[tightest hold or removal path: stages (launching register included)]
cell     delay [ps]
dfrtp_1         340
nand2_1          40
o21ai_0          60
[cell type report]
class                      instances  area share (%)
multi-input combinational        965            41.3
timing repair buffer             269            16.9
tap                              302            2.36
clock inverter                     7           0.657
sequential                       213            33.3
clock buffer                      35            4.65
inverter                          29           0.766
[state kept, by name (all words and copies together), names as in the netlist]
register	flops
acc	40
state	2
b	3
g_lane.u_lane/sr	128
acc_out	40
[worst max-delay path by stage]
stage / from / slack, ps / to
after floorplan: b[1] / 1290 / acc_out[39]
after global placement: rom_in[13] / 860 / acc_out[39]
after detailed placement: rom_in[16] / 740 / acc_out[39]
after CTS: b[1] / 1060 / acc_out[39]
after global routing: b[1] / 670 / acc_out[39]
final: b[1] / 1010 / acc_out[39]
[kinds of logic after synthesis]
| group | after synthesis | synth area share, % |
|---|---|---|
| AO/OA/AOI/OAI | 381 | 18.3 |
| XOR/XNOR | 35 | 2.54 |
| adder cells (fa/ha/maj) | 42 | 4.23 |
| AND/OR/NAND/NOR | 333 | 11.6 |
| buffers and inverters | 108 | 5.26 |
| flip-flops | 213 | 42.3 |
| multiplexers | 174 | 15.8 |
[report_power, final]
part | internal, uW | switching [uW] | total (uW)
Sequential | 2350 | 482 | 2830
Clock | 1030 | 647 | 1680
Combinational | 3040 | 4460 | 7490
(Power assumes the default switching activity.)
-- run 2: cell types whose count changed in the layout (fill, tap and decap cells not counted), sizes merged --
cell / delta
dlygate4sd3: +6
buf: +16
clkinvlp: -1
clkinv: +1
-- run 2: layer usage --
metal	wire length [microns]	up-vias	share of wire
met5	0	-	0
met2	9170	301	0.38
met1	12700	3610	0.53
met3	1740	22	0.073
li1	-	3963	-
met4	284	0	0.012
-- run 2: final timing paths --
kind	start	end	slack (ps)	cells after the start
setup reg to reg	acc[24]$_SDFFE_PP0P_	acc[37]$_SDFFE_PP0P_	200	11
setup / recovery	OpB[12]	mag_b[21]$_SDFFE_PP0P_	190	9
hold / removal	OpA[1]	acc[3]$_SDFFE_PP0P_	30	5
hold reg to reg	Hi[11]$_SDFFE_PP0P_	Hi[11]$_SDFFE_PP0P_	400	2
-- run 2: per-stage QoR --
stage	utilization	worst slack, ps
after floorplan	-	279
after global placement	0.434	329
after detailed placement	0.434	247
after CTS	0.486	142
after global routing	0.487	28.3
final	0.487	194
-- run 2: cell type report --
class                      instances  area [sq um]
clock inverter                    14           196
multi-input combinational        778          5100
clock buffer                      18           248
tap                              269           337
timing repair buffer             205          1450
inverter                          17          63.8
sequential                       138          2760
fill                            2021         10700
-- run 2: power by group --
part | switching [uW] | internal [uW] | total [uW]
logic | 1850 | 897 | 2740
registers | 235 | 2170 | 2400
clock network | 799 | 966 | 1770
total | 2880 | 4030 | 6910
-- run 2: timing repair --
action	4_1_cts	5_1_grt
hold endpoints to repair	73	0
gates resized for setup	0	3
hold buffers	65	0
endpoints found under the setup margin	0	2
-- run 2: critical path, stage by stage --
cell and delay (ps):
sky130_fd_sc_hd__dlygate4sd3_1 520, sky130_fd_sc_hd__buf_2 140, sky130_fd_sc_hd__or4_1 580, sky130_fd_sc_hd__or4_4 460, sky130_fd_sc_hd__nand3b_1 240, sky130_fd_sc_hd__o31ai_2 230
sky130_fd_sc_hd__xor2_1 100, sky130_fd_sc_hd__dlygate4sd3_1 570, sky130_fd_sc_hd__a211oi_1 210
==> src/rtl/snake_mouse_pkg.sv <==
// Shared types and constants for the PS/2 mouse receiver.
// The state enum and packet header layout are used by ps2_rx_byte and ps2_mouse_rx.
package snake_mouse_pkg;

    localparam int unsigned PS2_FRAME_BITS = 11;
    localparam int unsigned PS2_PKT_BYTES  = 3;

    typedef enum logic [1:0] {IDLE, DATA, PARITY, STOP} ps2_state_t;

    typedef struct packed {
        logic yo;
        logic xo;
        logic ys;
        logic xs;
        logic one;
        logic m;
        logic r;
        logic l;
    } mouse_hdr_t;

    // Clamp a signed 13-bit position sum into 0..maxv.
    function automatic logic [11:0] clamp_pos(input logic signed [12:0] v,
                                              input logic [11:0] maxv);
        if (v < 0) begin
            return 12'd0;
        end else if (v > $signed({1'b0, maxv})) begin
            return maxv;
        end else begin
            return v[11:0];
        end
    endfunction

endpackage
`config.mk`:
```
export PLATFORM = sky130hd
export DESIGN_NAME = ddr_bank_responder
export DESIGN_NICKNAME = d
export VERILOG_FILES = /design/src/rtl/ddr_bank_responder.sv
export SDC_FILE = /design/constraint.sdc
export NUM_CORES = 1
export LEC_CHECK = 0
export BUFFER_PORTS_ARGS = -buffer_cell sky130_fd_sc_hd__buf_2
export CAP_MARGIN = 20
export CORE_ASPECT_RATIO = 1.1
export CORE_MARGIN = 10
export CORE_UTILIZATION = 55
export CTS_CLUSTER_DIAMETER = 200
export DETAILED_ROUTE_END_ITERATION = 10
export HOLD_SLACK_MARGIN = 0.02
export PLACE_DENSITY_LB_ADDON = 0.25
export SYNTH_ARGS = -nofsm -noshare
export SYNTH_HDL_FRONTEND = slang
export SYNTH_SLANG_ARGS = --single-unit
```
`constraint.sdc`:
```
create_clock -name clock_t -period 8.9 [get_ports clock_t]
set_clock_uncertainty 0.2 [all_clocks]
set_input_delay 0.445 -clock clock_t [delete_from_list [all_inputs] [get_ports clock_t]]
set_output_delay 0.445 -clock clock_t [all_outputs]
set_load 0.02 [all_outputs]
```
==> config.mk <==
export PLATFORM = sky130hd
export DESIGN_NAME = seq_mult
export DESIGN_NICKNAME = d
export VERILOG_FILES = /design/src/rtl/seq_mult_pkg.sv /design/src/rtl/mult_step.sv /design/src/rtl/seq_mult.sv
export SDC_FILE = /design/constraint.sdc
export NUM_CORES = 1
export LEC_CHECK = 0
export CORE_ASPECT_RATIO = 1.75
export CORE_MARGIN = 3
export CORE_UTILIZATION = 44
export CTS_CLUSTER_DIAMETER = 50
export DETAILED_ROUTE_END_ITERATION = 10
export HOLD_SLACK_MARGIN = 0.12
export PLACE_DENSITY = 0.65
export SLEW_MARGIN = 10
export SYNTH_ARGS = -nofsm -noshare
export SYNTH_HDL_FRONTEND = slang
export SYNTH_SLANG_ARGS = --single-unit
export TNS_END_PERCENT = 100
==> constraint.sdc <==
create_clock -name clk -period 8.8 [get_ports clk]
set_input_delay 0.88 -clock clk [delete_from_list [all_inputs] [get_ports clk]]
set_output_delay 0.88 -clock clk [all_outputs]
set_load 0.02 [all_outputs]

---

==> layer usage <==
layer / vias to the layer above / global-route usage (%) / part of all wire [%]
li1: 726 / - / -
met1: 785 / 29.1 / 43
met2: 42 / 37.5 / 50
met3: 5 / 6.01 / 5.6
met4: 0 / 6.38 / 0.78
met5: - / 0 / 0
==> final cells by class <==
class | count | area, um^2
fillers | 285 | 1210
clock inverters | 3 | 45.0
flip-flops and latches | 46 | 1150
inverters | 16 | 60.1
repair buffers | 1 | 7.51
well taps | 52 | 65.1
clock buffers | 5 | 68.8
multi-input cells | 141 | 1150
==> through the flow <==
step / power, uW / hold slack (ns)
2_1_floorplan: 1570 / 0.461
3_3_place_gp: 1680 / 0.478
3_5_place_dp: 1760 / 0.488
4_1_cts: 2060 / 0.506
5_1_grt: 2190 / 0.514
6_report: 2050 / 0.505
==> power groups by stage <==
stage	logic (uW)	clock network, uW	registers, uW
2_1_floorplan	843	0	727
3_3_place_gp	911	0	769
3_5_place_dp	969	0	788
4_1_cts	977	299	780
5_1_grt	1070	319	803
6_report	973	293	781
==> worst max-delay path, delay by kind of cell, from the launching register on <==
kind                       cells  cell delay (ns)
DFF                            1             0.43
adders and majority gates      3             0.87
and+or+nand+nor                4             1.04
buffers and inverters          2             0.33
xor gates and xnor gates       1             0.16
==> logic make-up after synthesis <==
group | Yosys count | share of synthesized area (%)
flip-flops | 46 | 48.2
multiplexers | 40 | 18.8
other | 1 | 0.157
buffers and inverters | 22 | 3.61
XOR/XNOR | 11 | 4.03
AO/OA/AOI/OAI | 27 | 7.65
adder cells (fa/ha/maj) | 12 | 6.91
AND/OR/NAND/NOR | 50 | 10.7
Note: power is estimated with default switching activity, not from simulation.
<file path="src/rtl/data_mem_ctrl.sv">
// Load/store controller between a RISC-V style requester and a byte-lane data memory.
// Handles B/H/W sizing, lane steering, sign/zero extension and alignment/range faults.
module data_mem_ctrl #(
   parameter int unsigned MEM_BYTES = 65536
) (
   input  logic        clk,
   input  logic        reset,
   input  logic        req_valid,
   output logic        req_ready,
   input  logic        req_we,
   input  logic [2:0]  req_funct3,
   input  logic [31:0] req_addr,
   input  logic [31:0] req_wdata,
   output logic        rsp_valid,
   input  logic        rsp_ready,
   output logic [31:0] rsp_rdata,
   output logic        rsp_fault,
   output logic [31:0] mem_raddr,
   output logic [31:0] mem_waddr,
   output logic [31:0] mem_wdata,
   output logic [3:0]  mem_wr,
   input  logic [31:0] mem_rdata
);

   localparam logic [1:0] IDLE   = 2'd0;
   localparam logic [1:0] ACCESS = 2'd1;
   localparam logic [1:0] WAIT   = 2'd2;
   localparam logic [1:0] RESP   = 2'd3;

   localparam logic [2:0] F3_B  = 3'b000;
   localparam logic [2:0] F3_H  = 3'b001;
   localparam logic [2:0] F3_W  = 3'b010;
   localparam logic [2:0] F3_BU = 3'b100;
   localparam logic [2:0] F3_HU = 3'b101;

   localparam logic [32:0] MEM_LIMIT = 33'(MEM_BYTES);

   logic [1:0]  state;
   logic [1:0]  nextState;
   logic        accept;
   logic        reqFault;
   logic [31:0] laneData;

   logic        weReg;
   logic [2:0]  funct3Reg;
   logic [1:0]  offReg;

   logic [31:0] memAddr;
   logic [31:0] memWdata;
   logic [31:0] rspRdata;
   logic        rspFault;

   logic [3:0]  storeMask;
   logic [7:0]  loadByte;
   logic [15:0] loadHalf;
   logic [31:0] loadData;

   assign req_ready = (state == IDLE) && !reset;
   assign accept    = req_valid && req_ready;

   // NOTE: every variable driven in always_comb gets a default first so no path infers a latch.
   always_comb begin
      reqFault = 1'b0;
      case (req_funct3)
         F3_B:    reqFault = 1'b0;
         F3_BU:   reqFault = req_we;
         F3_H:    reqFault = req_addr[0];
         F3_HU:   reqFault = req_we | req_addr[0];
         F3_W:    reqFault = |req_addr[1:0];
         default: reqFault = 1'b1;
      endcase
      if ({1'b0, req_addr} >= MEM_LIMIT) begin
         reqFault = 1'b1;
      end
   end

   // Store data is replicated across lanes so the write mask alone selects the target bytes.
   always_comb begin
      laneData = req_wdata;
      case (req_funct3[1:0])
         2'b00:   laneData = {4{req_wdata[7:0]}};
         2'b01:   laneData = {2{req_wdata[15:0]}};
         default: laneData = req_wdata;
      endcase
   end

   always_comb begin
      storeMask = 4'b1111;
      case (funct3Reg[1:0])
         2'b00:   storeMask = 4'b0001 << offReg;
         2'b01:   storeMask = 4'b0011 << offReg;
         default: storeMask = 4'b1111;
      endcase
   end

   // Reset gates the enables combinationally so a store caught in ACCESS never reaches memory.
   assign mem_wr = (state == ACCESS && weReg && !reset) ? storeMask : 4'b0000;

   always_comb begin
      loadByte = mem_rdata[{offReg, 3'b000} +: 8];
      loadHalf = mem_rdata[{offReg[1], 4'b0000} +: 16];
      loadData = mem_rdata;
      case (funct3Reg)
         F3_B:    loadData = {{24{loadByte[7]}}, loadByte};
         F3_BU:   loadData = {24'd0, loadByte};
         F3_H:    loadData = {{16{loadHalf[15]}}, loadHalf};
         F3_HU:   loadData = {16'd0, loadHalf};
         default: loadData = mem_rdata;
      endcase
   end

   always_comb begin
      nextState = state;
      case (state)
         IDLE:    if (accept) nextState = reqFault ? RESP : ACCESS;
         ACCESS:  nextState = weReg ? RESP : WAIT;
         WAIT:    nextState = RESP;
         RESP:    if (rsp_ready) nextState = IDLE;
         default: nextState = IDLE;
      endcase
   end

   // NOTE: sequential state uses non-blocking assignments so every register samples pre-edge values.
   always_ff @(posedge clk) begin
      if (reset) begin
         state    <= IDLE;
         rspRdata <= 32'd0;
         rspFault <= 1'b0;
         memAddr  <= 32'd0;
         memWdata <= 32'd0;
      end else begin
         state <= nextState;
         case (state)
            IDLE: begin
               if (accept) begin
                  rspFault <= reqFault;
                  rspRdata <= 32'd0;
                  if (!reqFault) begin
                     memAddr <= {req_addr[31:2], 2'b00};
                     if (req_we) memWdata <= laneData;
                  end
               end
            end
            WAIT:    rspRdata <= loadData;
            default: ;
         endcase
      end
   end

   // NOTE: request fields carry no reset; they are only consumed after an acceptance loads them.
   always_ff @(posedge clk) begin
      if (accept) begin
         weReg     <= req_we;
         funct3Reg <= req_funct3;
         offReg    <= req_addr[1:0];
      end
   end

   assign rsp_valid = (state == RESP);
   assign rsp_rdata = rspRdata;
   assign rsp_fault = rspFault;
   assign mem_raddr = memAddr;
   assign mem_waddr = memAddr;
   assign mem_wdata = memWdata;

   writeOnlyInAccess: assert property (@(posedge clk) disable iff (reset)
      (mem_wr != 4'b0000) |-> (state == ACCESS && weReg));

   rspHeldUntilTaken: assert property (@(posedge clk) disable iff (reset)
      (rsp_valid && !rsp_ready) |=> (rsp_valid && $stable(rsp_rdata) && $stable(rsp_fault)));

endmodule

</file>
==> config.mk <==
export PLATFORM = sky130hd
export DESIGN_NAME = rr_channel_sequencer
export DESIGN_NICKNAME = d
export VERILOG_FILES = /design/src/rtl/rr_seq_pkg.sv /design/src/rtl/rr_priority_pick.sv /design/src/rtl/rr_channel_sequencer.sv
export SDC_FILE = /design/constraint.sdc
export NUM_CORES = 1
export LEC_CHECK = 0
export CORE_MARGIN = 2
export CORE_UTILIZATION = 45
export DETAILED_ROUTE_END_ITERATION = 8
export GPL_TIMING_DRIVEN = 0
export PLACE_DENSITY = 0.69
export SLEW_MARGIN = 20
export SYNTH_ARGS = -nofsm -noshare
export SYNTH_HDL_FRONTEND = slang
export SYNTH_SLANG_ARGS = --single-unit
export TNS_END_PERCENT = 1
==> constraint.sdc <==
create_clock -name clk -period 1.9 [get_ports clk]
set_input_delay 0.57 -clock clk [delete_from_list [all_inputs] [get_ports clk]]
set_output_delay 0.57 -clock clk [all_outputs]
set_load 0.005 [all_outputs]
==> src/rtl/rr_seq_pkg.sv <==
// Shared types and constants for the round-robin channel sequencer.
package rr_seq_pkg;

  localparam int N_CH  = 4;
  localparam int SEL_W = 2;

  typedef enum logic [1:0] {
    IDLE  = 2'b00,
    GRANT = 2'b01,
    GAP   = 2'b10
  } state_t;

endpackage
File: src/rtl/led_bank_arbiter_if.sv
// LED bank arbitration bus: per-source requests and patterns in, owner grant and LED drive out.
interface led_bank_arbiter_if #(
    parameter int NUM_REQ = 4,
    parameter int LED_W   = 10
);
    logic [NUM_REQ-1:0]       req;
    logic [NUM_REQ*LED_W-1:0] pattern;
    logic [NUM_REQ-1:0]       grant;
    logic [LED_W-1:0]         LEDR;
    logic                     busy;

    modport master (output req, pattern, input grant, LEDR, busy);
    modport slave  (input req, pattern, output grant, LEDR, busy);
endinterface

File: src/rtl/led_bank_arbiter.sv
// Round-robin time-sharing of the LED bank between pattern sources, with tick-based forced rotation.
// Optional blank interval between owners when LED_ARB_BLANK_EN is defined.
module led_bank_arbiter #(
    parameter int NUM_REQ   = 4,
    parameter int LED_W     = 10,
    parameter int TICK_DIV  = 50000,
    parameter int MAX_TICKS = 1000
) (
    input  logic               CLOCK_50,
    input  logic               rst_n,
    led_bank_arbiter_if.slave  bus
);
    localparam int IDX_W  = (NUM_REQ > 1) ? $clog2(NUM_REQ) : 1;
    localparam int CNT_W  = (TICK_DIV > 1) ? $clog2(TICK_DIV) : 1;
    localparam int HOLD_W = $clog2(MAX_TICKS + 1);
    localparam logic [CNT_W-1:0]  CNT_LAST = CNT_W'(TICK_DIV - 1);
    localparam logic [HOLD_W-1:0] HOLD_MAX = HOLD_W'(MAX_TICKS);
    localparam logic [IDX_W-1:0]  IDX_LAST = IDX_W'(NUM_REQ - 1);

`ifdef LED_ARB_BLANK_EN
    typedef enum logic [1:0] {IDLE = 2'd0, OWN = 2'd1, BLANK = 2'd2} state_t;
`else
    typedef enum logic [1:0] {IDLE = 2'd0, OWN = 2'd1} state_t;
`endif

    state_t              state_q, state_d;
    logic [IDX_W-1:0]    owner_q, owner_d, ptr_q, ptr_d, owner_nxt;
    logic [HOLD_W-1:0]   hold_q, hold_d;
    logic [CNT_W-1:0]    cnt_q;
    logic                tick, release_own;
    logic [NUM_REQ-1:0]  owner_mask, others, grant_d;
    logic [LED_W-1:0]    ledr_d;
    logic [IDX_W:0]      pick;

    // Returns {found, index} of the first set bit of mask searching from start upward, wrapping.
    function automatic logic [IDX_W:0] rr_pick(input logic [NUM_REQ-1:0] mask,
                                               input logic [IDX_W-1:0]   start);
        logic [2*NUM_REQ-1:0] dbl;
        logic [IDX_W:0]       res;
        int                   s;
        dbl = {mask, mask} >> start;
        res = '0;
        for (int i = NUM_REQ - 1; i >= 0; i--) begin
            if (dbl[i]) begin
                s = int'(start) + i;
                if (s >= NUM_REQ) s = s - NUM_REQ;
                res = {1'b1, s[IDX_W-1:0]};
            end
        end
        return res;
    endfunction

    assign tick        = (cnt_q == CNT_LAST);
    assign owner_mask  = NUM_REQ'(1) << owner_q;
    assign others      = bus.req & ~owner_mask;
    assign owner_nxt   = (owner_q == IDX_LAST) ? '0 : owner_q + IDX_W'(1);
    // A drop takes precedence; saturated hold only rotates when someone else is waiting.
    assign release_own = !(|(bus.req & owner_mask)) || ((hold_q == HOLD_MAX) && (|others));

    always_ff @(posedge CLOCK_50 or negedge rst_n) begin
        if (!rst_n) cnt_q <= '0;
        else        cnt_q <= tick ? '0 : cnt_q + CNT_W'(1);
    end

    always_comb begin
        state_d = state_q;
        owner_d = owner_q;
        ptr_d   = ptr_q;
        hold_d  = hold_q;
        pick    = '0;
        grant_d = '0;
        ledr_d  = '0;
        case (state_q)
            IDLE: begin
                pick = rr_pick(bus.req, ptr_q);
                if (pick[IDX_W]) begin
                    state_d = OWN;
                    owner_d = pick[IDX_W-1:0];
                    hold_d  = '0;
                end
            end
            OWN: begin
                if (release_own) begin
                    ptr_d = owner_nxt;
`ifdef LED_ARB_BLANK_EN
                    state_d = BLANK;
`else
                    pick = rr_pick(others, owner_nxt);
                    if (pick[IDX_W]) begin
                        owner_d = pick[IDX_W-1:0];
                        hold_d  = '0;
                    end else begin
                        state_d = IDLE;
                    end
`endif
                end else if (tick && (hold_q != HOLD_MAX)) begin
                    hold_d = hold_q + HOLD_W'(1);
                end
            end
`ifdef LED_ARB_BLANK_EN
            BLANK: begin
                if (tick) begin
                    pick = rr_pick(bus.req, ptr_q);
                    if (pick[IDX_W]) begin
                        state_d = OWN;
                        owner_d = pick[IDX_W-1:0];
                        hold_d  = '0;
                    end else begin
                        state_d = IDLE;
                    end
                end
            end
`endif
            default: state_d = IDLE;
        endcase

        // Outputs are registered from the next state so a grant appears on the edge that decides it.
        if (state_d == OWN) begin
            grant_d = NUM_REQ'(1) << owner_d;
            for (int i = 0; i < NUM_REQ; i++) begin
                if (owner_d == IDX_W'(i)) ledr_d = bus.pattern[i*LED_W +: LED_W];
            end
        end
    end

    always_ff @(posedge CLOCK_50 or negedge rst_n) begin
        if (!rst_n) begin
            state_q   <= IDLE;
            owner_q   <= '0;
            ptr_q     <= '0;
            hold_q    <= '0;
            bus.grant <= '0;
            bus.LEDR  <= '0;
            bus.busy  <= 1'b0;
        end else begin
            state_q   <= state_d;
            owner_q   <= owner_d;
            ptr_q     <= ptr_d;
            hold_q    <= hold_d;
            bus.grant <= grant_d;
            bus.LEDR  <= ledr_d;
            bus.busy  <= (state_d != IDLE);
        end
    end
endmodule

:: DIRECTIONS FOR THIS TASK ::
Say how many lines in the records contain the string "flops", and say nothing else.

:: RESULT FOR THIS TASK ::
4